**ACTION ITEM**.
When you find the line with "## through the flow" among the records below, reproduce it and each line after it exactly, ending with the line with "Tap cell: 1040 / 1301".

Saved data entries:
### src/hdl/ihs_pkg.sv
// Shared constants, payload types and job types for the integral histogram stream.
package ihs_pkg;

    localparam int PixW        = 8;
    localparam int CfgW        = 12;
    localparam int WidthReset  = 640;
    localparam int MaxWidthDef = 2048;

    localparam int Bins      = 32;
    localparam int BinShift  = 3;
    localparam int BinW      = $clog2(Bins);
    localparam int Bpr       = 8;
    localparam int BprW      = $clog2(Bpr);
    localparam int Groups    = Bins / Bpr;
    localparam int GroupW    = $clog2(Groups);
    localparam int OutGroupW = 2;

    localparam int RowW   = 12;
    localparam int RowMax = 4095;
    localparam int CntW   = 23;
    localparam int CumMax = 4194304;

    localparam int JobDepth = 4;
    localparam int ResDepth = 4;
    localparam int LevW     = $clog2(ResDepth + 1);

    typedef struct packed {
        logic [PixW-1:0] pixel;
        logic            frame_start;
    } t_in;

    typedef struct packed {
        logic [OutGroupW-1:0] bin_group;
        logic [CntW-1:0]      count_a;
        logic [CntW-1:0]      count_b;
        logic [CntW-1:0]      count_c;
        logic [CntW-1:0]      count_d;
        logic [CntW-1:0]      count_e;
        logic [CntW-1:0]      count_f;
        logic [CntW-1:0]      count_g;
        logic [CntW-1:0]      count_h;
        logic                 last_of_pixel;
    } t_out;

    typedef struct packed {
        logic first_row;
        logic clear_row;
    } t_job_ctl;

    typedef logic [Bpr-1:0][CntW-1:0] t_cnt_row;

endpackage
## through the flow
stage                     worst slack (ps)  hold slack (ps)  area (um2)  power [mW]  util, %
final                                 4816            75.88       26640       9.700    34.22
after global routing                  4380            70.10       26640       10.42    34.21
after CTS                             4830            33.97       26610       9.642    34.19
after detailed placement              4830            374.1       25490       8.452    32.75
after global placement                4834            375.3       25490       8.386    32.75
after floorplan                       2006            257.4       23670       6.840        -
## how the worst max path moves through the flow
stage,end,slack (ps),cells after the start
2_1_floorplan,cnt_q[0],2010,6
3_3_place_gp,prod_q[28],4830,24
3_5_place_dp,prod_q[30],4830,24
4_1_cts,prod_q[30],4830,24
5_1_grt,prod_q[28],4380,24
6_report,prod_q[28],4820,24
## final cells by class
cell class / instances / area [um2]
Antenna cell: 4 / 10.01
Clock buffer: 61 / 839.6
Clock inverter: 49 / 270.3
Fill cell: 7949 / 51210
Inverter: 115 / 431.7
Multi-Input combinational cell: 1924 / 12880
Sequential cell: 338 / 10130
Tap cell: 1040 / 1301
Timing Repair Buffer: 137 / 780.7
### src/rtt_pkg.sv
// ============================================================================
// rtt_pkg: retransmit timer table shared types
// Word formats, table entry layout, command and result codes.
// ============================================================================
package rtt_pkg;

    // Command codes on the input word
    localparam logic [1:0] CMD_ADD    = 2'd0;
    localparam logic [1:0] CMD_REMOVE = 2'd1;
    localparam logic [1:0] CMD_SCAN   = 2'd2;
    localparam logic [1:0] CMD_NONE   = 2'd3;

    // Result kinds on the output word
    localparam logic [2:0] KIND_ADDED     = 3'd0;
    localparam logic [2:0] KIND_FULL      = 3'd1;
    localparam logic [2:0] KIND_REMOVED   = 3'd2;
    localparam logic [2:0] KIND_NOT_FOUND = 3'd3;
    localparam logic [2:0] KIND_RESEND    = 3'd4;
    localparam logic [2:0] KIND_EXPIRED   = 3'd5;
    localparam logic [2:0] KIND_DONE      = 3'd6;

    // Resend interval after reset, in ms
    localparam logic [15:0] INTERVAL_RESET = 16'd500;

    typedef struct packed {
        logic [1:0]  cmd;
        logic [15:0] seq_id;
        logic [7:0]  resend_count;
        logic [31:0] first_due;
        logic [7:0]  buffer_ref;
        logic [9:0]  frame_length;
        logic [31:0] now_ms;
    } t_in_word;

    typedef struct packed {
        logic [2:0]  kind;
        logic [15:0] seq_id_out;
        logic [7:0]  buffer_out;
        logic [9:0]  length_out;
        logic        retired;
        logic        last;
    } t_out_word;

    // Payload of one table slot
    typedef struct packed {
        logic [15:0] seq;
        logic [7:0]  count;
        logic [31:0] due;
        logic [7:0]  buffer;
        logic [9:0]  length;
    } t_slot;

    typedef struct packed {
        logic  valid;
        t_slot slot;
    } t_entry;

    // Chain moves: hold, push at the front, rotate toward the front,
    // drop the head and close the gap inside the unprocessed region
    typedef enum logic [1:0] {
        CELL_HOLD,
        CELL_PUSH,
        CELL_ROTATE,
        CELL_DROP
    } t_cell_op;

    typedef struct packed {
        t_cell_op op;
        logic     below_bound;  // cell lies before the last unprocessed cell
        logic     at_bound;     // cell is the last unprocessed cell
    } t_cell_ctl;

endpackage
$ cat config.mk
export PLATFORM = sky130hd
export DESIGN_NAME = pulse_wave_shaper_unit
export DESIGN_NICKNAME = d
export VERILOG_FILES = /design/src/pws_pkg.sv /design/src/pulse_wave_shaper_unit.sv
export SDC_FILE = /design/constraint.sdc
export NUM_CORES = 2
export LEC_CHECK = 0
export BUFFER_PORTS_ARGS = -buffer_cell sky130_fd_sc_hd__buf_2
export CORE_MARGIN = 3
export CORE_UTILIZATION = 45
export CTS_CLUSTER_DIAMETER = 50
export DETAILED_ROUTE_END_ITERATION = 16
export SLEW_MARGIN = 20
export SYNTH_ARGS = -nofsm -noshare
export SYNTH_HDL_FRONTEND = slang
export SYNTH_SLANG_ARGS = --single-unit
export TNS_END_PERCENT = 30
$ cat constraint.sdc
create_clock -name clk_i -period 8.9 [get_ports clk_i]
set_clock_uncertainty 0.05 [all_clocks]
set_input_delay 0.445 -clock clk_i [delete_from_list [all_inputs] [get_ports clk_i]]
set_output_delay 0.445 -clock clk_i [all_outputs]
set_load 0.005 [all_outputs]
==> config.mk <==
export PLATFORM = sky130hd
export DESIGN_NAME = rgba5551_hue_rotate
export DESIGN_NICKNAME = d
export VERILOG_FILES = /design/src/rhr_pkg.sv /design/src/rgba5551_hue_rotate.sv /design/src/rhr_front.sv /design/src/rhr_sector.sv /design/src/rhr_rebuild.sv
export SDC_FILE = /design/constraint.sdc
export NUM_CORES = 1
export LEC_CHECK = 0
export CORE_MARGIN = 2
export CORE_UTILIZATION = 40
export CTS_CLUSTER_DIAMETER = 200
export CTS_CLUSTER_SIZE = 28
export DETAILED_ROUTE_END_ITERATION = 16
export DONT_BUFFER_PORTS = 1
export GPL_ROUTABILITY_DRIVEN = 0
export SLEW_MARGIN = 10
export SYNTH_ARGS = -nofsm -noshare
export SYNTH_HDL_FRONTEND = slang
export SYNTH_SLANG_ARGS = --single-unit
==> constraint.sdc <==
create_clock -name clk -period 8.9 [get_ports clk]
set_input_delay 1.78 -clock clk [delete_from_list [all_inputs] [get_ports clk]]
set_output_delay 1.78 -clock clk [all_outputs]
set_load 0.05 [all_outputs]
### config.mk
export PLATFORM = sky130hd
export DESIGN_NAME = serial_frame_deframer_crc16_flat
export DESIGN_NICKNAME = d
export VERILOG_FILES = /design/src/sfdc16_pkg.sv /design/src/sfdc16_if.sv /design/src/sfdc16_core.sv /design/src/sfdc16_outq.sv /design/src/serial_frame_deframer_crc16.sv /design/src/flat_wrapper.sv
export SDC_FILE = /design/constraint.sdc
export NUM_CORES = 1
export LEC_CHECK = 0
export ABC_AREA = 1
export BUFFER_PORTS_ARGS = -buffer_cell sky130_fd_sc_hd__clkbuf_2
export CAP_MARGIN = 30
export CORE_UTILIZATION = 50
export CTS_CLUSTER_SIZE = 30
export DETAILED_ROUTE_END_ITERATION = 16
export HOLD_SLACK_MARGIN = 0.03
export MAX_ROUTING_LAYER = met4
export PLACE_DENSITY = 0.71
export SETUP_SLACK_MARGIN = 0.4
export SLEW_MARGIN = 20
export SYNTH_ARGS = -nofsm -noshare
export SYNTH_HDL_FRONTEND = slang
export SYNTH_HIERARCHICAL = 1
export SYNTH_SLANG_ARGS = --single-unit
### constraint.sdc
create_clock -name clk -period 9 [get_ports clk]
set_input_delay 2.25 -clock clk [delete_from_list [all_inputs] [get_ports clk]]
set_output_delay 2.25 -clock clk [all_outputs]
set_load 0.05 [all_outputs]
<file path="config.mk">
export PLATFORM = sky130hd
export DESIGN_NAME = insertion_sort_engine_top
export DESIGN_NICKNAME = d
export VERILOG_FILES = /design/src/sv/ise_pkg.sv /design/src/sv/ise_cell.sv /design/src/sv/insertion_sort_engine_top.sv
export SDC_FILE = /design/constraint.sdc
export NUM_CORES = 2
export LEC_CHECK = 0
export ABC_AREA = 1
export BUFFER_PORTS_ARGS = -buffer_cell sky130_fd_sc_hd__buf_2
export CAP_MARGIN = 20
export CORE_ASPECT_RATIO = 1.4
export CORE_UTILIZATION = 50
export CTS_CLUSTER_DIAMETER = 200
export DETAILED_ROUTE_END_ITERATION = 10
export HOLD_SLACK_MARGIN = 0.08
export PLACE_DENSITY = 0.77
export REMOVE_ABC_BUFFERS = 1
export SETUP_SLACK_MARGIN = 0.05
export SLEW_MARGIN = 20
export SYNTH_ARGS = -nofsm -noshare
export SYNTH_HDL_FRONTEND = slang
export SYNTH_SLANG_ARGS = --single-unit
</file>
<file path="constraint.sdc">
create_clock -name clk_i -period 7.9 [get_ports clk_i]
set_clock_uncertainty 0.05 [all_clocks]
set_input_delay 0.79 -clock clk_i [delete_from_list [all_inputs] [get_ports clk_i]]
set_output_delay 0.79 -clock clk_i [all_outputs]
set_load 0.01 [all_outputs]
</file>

--

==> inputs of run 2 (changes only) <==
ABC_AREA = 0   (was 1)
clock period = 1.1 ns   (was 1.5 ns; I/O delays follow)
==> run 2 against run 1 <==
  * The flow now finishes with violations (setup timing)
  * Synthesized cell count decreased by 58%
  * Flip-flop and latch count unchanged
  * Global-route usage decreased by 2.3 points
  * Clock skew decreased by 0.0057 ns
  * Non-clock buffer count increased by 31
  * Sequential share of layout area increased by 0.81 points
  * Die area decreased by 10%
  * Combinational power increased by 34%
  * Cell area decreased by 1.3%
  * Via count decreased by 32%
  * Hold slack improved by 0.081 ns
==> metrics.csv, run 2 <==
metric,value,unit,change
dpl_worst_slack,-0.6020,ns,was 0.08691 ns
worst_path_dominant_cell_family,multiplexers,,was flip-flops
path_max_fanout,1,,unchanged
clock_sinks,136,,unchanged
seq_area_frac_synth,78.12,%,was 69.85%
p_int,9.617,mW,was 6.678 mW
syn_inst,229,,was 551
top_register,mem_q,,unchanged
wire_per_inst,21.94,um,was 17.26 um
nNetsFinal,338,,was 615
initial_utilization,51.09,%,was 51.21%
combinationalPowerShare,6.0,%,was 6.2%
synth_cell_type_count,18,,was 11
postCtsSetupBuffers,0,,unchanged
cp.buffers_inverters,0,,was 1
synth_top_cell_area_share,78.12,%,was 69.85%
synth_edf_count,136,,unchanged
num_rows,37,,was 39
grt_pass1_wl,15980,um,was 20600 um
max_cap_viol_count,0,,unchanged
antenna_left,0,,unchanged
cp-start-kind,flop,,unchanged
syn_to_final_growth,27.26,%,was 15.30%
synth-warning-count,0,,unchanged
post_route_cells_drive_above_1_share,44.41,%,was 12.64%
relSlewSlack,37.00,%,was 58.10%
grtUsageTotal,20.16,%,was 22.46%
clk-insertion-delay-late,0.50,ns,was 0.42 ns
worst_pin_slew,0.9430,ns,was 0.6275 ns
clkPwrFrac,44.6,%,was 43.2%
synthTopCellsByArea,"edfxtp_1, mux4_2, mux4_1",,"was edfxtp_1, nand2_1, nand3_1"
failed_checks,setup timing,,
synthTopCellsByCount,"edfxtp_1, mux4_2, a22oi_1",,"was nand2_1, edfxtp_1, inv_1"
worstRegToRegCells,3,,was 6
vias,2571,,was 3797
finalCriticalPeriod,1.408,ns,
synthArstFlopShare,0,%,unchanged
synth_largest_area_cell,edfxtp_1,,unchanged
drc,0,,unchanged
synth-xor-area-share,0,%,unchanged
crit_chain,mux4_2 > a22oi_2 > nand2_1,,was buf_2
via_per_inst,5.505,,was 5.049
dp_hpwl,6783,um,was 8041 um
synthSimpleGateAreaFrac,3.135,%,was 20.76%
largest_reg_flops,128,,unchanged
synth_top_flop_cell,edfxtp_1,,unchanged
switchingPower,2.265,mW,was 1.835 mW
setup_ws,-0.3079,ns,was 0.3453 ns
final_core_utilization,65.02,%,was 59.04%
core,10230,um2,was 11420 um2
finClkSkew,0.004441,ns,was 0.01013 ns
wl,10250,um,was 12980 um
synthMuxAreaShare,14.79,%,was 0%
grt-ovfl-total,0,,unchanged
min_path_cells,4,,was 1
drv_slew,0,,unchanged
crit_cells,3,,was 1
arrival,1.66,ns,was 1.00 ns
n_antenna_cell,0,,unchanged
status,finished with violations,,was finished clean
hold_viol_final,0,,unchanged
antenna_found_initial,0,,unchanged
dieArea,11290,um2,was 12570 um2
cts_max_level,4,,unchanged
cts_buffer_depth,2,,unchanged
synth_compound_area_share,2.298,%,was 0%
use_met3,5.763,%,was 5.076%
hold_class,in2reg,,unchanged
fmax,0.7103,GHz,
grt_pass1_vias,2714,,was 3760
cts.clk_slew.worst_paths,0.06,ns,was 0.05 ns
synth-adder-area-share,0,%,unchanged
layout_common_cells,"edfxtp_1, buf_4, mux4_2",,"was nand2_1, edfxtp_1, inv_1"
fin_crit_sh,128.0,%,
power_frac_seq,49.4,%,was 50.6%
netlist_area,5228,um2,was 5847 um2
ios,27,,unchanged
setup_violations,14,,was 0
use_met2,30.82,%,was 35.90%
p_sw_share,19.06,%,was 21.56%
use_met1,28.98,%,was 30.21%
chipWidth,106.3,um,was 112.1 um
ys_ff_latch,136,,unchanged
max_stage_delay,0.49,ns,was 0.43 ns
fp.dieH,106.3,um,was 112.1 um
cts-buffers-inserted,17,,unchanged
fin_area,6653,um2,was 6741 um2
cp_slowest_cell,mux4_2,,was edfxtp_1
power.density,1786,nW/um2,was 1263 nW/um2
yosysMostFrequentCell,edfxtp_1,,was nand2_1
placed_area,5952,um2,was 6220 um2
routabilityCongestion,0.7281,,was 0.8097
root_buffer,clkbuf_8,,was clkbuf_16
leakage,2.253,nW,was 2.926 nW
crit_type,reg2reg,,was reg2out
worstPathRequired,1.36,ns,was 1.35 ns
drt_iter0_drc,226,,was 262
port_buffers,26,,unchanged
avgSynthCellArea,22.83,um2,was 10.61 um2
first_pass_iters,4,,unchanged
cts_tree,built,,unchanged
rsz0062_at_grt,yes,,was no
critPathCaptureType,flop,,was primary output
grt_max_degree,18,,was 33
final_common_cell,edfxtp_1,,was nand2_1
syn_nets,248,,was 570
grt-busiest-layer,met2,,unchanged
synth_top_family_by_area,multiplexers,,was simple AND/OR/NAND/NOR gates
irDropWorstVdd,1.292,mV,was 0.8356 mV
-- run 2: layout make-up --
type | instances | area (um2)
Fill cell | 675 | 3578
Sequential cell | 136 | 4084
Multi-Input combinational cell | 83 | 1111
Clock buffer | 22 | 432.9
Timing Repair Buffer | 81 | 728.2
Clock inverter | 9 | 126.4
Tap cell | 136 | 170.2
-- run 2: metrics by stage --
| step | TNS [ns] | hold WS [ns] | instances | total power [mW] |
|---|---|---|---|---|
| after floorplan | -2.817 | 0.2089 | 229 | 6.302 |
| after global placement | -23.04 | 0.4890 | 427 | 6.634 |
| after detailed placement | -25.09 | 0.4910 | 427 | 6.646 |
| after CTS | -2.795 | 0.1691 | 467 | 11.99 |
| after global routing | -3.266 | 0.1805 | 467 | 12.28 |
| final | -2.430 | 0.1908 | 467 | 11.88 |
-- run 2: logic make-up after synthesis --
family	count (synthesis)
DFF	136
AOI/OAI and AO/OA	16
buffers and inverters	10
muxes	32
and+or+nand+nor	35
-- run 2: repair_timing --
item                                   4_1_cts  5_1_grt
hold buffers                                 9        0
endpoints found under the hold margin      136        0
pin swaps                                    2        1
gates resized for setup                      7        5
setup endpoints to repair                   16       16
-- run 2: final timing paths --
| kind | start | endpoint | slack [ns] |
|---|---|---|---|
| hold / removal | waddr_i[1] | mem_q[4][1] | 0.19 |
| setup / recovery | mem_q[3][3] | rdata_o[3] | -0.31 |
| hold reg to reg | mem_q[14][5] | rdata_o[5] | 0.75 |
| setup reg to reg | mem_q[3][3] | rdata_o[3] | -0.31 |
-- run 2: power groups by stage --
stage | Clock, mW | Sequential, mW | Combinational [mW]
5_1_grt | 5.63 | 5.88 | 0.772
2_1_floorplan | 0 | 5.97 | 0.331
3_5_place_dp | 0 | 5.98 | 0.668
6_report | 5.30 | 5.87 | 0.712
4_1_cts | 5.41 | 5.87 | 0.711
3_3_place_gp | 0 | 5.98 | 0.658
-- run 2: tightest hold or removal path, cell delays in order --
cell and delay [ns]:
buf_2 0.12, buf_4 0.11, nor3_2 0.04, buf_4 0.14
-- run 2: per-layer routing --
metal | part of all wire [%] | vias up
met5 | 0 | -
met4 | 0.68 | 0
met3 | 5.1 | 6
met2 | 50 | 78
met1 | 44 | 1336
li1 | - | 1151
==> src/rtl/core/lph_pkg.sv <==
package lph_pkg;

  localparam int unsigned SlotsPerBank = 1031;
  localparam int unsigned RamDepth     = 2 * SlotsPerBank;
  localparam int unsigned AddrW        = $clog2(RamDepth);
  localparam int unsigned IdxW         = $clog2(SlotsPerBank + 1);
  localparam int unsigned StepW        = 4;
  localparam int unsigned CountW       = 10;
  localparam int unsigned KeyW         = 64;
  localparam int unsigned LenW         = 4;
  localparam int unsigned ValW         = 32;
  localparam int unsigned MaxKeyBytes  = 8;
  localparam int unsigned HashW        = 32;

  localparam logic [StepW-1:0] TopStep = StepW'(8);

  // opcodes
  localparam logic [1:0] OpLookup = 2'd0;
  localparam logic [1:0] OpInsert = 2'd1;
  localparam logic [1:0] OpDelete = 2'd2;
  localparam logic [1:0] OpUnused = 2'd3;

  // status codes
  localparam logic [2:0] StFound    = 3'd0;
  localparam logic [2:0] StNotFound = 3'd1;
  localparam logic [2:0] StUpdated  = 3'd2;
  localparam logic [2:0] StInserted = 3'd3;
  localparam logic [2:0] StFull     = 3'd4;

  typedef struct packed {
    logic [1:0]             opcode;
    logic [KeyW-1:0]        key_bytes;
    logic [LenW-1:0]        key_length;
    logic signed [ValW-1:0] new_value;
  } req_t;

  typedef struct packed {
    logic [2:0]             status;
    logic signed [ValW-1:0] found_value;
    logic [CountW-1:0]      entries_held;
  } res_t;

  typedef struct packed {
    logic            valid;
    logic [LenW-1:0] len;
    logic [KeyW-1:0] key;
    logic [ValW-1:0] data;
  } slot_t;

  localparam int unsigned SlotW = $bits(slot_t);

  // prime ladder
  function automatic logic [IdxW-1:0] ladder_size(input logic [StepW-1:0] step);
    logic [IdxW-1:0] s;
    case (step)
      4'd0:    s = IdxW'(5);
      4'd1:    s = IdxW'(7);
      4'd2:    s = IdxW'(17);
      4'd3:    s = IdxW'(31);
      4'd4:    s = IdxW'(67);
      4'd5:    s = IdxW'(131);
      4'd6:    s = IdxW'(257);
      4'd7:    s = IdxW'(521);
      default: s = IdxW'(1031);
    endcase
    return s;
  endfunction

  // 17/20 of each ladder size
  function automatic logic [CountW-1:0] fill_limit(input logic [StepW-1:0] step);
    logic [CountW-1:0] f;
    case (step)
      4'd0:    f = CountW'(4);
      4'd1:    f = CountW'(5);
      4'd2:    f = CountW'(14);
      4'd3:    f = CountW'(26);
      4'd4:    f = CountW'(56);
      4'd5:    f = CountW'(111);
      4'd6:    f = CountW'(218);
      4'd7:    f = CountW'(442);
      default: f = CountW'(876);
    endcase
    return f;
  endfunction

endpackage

...

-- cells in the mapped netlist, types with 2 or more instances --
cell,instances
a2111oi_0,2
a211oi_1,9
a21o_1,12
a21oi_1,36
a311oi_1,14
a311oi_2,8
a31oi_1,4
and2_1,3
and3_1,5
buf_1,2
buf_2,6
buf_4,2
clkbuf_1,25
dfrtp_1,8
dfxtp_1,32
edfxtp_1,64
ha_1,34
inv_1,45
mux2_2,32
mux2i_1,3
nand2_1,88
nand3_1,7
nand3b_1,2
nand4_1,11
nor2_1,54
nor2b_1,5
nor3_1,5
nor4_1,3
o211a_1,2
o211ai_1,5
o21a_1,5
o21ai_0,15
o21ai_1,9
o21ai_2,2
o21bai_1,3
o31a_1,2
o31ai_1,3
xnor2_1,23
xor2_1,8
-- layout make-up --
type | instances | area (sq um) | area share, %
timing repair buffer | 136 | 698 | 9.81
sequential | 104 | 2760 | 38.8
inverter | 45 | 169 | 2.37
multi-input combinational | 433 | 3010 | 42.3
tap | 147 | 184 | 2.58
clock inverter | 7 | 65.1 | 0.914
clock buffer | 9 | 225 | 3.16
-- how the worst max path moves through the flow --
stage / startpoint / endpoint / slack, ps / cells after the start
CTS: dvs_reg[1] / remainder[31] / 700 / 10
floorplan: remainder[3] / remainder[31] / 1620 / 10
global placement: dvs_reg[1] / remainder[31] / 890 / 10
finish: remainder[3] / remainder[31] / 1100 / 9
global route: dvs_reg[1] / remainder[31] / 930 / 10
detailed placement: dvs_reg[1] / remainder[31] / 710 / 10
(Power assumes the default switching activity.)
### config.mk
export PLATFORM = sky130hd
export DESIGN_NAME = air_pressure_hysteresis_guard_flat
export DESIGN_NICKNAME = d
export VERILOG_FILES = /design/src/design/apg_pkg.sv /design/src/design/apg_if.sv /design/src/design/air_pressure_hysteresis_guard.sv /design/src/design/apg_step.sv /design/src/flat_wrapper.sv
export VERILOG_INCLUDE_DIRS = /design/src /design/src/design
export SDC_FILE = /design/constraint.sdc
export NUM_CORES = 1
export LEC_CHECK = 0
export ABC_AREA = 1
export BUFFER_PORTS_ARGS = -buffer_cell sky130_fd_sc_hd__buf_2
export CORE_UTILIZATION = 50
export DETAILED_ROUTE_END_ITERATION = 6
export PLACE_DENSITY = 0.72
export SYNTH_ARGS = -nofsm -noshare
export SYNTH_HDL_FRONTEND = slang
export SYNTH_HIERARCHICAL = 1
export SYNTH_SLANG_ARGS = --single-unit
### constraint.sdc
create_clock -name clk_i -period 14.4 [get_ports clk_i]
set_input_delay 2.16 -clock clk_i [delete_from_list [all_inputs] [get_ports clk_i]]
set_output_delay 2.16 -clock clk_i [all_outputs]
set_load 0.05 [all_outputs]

**EXERCISE SOLUTION**.
## through the flow
stage                     worst slack (ps)  hold slack (ps)  area (um2)  power [mW]  util, %
final                                 4816            75.88       26640       9.700    34.22
after global routing                  4380            70.10       26640       10.42    34.21
after CTS                             4830            33.97       26610       9.642    34.19
after detailed placement              4830            374.1       25490       8.452    32.75
after global placement                4834            375.3       25490       8.386    32.75
after floorplan                       2006            257.4       23670       6.840        -
## how the worst max path moves through the flow
stage,end,slack (ps),cells after the start
2_1_floorplan,cnt_q[0],2010,6
3_3_place_gp,prod_q[28],4830,24
3_5_place_dp,prod_q[30],4830,24
4_1_cts,prod_q[30],4830,24
5_1_grt,prod_q[28],4380,24
6_report,prod_q[28],4820,24
## final cells by class
cell class / instances / area [um2]
Antenna cell: 4 / 10.01
Clock buffer: 61 / 839.6
Clock inverter: 49 / 270.3
Fill cell: 7949 / 51210
Inverter: 115 / 431.7
Multi-Input combinational cell: 1924 / 12880
Sequential cell: 338 / 10130
Tap cell: 1040 / 1301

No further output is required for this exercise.